Il miglioramento riscontrato ad oggi nel quadro clinico di Papa Francesco, sulla base delle notizie rese note, é "un segnale molto positivo: auspicando una piena ripresa del Pontefice, va tuttavia considerato che esiste un alto rischio di recidiva della polmonite, nel 15-20% dei casi, nel mese successivo alla risoluzione della patologia in atto. L'attenzione deve dunque essere massima". A spiegarlo all'ANSA è Francesco Blasi, ordinario di Malattie respiratorie all'Università di Milano e primario della Struttura complessa di Pneumologia e fibrosi cistica al Policlinico milanese.
La ripresa delle attività per il Pontefice, sottolinea, "dovrà dunque essere molto graduale e nell'immediato sarebbero da sconsigliare viaggi e attività all'esterno".
"La polmonite, anche bilaterale con l'interessamento di entrambi i polmoni - chiarisce l'esperto - se guarisce in modo ottimale, è una patologia che non dovrebbe lasciare conseguenze importanti. Bisogna tuttavia vedere come si evolverà la malattia e quanto le patologie croniche a carico dei polmoni, da cui il Papa è affetto, possono essersi aggravate a seguito di questo episodio di polmonite bilaterale. Il Papa, secondo quanto noto, sarebbe infatti affetto da bronchite cronica e bronchiectasie, ovvero una dilatazione permanente delle vie aree che rappresenta una alterazione dei bronchi e che può favorire l'insorgenza di infezioni. La polmonite bilaterale che lo ha colpito potrebbe peggiorare queste condizioni preesistenti". Molto però dipende, sottolinea, "dal grado di ripresa che il Pontefice potrà avere e da quanto è stato rilevante il coinvolgimento dei polmoni".
Ad ogni modo, secondo lo specialista, anche dopo l'auspicato superamento della patologia polmonare in atto, la ripresa delle attività per il Pontefice è necessario che avvenga in modo molto graduale e cauto: "Nel 15-20% dei casi, infatti, le polmoniti possono recidivare nel mese successivo la dimissione ospedaliera. Nell'arco dei 30 giorni post dimissioni, dunque, dovrà essere massima l'attenzione per evitare l'esposizione a fattori di rischio. Questo perché, dopo una polmonite, sussiste un periodo in cui la risposta immunitaria al livello delle vie aree viene ridotta dall'infezione stessa, e nell'arco di tale periodo il rischio di nuove infezioni è molto alto". Certamente, osserva, "nell'immediato sono da sconsigliare viaggi, attività faticose ed esposizioni all'esterno".

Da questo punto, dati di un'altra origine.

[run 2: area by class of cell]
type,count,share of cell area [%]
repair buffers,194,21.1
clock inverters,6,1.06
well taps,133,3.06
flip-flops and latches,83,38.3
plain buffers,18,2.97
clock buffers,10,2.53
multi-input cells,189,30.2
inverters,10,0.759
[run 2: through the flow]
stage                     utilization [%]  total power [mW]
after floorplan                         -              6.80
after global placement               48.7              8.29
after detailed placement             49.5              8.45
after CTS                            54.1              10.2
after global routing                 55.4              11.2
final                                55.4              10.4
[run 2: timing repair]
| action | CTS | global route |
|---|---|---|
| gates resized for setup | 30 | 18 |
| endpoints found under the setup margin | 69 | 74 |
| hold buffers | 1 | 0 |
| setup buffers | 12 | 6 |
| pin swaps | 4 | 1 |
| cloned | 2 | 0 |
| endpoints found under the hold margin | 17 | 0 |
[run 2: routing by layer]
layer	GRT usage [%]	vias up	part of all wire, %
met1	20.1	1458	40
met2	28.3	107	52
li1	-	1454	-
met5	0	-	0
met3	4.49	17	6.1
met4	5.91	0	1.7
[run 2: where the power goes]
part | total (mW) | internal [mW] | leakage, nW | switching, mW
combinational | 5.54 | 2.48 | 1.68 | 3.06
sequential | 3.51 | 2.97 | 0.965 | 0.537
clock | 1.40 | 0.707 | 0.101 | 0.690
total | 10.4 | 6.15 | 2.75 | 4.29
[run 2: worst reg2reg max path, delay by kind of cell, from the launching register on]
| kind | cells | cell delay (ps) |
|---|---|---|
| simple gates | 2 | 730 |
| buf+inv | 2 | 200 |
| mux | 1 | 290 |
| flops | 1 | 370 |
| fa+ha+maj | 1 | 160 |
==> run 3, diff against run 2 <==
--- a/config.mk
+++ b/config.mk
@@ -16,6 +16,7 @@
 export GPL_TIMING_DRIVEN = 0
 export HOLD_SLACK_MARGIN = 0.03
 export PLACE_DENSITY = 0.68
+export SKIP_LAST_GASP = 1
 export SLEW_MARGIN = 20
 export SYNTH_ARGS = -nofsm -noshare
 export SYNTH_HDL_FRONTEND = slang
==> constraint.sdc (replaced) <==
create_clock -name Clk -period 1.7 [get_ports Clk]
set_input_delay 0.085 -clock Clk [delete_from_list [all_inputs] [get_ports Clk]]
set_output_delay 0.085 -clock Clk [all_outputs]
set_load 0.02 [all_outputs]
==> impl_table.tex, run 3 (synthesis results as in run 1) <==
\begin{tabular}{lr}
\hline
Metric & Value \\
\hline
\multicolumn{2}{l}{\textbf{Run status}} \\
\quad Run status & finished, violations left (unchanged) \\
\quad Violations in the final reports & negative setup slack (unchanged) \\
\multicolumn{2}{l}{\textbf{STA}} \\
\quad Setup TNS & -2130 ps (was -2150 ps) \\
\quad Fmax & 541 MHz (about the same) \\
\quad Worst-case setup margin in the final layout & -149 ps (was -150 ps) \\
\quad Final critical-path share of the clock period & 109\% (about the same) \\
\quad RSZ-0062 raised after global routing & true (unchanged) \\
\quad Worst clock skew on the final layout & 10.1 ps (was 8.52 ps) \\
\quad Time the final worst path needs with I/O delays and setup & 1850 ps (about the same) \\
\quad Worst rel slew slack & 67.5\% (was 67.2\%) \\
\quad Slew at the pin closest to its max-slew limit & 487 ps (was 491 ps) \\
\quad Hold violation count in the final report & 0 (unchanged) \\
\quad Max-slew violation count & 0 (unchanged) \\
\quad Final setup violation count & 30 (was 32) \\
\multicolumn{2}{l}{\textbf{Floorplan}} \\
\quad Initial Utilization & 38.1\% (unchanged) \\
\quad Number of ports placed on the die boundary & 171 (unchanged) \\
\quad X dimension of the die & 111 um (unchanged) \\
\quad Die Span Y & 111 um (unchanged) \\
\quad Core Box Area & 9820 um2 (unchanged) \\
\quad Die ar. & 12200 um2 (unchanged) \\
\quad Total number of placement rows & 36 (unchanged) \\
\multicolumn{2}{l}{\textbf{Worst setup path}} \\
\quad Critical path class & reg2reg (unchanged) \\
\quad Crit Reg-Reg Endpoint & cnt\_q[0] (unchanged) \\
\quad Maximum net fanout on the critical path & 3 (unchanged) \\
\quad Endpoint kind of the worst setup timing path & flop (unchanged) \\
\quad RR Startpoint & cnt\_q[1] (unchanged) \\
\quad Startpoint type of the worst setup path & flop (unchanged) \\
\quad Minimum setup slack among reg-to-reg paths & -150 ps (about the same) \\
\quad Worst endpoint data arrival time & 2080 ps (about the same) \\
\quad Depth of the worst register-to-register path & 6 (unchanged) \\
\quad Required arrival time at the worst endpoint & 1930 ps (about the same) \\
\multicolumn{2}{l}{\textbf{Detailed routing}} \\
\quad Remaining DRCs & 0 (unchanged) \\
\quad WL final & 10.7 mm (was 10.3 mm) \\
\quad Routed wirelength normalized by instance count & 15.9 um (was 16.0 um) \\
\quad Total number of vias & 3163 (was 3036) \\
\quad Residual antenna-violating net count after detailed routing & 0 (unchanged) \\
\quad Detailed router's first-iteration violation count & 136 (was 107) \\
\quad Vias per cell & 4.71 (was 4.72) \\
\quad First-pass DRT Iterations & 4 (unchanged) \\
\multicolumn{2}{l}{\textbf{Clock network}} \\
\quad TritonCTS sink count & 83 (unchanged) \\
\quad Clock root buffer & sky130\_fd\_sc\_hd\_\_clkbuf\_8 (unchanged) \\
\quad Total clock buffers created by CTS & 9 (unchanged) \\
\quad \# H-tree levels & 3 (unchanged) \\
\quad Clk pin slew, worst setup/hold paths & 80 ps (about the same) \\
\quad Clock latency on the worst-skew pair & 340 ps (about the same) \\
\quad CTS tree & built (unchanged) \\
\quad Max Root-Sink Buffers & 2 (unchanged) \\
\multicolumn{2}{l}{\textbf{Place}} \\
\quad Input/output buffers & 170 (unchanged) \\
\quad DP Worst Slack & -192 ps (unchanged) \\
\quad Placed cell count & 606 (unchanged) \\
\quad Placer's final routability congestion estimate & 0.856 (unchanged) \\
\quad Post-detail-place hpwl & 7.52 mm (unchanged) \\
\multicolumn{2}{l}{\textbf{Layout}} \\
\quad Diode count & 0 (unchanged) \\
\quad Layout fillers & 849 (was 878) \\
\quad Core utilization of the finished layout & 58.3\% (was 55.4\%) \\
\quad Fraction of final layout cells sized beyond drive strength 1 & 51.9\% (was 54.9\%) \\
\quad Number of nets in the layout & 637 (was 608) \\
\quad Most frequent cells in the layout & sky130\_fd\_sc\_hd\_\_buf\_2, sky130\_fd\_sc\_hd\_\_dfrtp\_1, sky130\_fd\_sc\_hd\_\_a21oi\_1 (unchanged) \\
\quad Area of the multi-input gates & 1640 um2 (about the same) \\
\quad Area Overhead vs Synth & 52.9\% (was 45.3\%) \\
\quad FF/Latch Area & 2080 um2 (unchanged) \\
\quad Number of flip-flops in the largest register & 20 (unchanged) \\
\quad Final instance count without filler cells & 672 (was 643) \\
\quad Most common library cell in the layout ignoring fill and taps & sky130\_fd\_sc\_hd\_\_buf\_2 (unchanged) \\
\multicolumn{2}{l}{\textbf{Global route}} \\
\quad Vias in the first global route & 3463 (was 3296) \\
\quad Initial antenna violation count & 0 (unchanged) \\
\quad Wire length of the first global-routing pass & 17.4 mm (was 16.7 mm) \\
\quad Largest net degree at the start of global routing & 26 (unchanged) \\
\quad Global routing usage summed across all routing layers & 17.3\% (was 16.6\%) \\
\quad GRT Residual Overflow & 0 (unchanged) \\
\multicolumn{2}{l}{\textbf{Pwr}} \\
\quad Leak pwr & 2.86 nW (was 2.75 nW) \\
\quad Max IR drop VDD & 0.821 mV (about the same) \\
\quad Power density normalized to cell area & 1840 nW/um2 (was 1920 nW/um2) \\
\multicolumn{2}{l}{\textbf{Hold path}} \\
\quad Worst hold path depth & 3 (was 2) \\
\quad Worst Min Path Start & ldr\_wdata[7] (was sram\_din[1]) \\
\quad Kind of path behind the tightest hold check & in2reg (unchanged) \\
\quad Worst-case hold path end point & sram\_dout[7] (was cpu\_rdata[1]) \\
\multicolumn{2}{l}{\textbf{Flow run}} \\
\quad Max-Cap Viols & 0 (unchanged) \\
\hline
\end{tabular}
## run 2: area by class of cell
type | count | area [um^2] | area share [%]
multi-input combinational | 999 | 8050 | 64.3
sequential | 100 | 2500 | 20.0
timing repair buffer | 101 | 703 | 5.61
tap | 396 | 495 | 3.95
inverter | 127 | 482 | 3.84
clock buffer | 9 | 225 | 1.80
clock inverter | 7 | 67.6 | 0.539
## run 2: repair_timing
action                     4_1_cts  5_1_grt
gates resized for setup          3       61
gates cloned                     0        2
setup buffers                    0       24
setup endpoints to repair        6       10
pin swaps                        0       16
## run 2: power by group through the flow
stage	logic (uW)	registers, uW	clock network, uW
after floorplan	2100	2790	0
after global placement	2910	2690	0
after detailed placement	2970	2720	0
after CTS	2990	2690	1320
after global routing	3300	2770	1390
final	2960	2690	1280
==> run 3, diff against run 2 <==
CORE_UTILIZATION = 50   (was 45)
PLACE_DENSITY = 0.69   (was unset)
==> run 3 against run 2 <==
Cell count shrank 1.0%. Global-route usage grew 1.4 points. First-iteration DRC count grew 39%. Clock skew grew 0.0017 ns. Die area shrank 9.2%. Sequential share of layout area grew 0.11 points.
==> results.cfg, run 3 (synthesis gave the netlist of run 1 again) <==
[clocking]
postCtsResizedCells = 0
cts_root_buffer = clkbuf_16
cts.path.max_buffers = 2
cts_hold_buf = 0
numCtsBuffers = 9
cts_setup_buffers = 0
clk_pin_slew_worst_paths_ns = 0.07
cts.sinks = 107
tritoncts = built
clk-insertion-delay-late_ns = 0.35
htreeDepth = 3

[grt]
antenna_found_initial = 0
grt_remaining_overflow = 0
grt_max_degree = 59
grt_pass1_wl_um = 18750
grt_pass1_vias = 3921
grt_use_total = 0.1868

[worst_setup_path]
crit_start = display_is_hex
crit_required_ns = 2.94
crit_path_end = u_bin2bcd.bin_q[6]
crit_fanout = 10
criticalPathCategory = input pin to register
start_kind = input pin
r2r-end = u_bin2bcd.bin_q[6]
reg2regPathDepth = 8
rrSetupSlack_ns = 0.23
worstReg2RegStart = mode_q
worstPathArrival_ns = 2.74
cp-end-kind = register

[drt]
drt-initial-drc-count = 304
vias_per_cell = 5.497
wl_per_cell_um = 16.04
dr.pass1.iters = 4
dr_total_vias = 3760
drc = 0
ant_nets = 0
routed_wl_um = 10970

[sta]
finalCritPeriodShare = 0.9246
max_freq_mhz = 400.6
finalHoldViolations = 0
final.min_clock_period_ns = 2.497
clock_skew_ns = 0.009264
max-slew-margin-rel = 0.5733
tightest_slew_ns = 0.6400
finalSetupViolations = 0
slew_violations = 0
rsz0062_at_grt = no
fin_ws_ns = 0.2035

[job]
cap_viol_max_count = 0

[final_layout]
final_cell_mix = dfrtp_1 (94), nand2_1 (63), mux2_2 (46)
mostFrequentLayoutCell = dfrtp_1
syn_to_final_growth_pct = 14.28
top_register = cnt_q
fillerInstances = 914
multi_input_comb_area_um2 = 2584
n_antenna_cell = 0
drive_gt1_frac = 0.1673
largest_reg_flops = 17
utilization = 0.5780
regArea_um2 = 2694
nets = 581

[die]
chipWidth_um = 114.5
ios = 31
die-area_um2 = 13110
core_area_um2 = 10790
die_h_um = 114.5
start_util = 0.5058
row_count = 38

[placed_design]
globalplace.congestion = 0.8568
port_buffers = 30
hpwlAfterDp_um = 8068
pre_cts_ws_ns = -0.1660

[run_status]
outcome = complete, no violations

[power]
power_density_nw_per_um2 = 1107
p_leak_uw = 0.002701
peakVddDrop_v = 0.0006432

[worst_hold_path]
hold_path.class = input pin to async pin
$ cat src/rtl/vjtag_dr_bank.sv
// ---------------------------------------------------------------------------
// vjtag_dr_bank
//
// Data-register bank on the user side of a Virtual JTAG hub. It runs entirely
// in the tck domain. The virtual IR selects one of NUM_REGS data registers or
// a 1-bit BYPASS register. Registers are captured from cap_data, shifted LSB
// first, and updated into upd_data with a one-cycle strobe.
//
// Every shifted bit is counted. An Update-DR after a scan that was not
// exactly DR_WIDTH bits long is rejected. The rejection is reported through
// ir_out and leaves the control words unchanged.
//
// Ports:
//   tck                 in   clock, virtual JTAG tck
//   reset               in   synchronous, active-high reset
//   tdi                 in   serial data from the hub
//   tdo                 out  serial data to the hub (combinational)
//   ir_in               in   current virtual IR (opcode)
//   ir_out              out  status for Capture-IR: [0]=err_sticky,
//                            [1]=an update has been accepted since reset
//   virtual_state_cdr   in   Capture-DR
//   virtual_state_sdr   in   Shift-DR
//   virtual_state_udr   in   Update-DR
//   virtual_state_uir   in   Update-IR (clears err_sticky)
//   cap_data            in   parallel status words, word i at [i*DR_WIDTH +: DR_WIDTH]
//   upd_data            out  latched control words, same packing
//   upd_strobe          out  one-cycle pulse per register on an accepted update
// ---------------------------------------------------------------------------
module vjtag_dr_bank #(
    parameter int unsigned          IR_WIDTH = 5,
    parameter int unsigned          DR_WIDTH = 32,
    parameter int unsigned          NUM_REGS = 4,
    parameter logic [NUM_REGS-1:0]  RO_MASK  = '0
) (
    input  logic                         tck,
    input  logic                         reset,
    input  logic                         tdi,
    output logic                         tdo,
    input  logic [IR_WIDTH-1:0]          ir_in,
    output logic [IR_WIDTH-1:0]          ir_out,
    input  logic                         virtual_state_cdr,
    input  logic                         virtual_state_sdr,
    input  logic                         virtual_state_udr,
    input  logic                         virtual_state_uir,
    input  logic [NUM_REGS*DR_WIDTH-1:0] cap_data,
    output logic [NUM_REGS*DR_WIDTH-1:0] upd_data,
    output logic [NUM_REGS-1:0]          upd_strobe
);

    // The bit counter must reach DR_WIDTH+1 so that over-long scans stay
    // distinguishable from exact ones.
    localparam int unsigned       CntW    = $clog2(DR_WIDTH + 2);
    localparam logic [CntW-1:0]   CntFull = CntW'(DR_WIDTH);
    localparam logic [CntW-1:0]   CntSat  = CntW'(DR_WIDTH + 1);

    // State
    logic [DR_WIDTH-1:0]          r_shift;
    logic                         r_bypass;
    logic [CntW-1:0]              r_bit_cnt;
    logic                         r_err_sticky;
    logic                         r_upd_seen;
    logic [NUM_REGS*DR_WIDTH-1:0] r_upd_data;
    logic [NUM_REGS-1:0]          r_upd_strobe;

    // Decode
    logic [NUM_REGS-1:0]          w_hit;
    logic                         w_sel_valid;
    logic [DR_WIDTH-1:0]          w_cap_word;
    logic                         w_len_ok;
    logic [NUM_REGS-1:0]          w_accept;
    logic                         w_len_err;

    // Opcode i+1 selects register i. Opcode 0 and every opcode above
    // NUM_REGS fall through to BYPASS.
    always_comb begin
        w_hit = '0;
        for (int i = 0; i < int'(NUM_REGS); i++) begin
            w_hit[i] = (ir_in == IR_WIDTH'(i + 1));
        end
    end

    assign w_sel_valid = |w_hit;

    always_comb begin
        w_cap_word = '0;
        for (int i = 0; i < int'(NUM_REGS); i++) begin
            if (w_hit[i]) begin
                w_cap_word = cap_data[i*DR_WIDTH +: DR_WIDTH];
            end
        end
    end

    // bit_cnt is used as-is on Update-DR, even if no Capture-DR preceded
    // it. A repeated UDR after a good scan is therefore accepted again.
    assign w_len_ok  = (r_bit_cnt == CntFull);
    assign w_accept  = w_hit & ~RO_MASK & {NUM_REGS{virtual_state_udr & w_len_ok}};
    // The length check also applies to read-only registers. BYPASS never errors.
    assign w_len_err = virtual_state_udr & w_sel_valid & ~w_len_ok;

    always_ff @(posedge tck) begin
        if (reset) begin
            r_shift      <= '0;
            r_bypass     <= 1'b0;
            r_bit_cnt    <= '0;
            r_err_sticky <= 1'b0;
            r_upd_seen   <= 1'b0;
            r_upd_data   <= '0;
            r_upd_strobe <= '0;
        end else begin
            r_upd_strobe <= w_accept;

            if (virtual_state_cdr) begin
                if (w_sel_valid) begin
                    r_shift <= w_cap_word;
                end else begin
                    r_bypass <= 1'b0;
                end
                r_bit_cnt <= '0;
            end else if (virtual_state_sdr) begin
                if (w_sel_valid) begin
                    r_shift <= {tdi, r_shift[DR_WIDTH-1:1]};
                end else begin
                    r_bypass <= tdi;
                end
                if (r_bit_cnt != CntSat) begin
                    r_bit_cnt <= r_bit_cnt + CntW'(1);
                end
            end

            for (int i = 0; i < int'(NUM_REGS); i++) begin
                if (w_accept[i]) begin
                    r_upd_data[i*DR_WIDTH +: DR_WIDTH] <= r_shift;
                end
            end

            if (|w_accept) begin
                r_upd_seen <= 1'b1;
            end

            // A concurrent Update-IR wins over a new length error. The host
            // has already read the flag on the preceding Capture-IR.
            if (virtual_state_uir) begin
                r_err_sticky <= 1'b0;
            end else if (w_len_err) begin
                r_err_sticky <= 1'b1;
            end
        end
    end

    assign tdo        = w_sel_valid ? r_shift[0] : r_bypass;
    assign upd_data   = r_upd_data;
    assign upd_strobe = r_upd_strobe;

    always_comb begin
        ir_out    = '0;
        ir_out[0] = r_err_sticky;
        ir_out[1] = r_upd_seen;
    end

endmodule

Al momento, comunque, i segnali di risposta alle terapie antibiotiche sembrano essere positivi: "la risposta agli antibiotici si manifesta di solito a 3-5 giorni dall'inizio della terapia. Attualmente ci troviamo in questa finestra temporale e dunque le prossime 24-48 ore saranno fondamentali per valutare la risposta ai farmaci utilizzati.
La prospettiva, sulla base dei dati monitorati finora, è che una risposta positiva ci sia, ma la risposta iniziale va ovviamente consolidata". Successivamente, conclude lo pneumologo, "la terapia andrà continuata a seconda della risposta organica generale e del tipo di batteri coinvolti. La terapia antibiotica contro la polmonite ha in media una durata di 7-10 giorni, ma i tempi possono variare e può protrarsi anche più a lungo fino alla risoluzione del processo infettivo".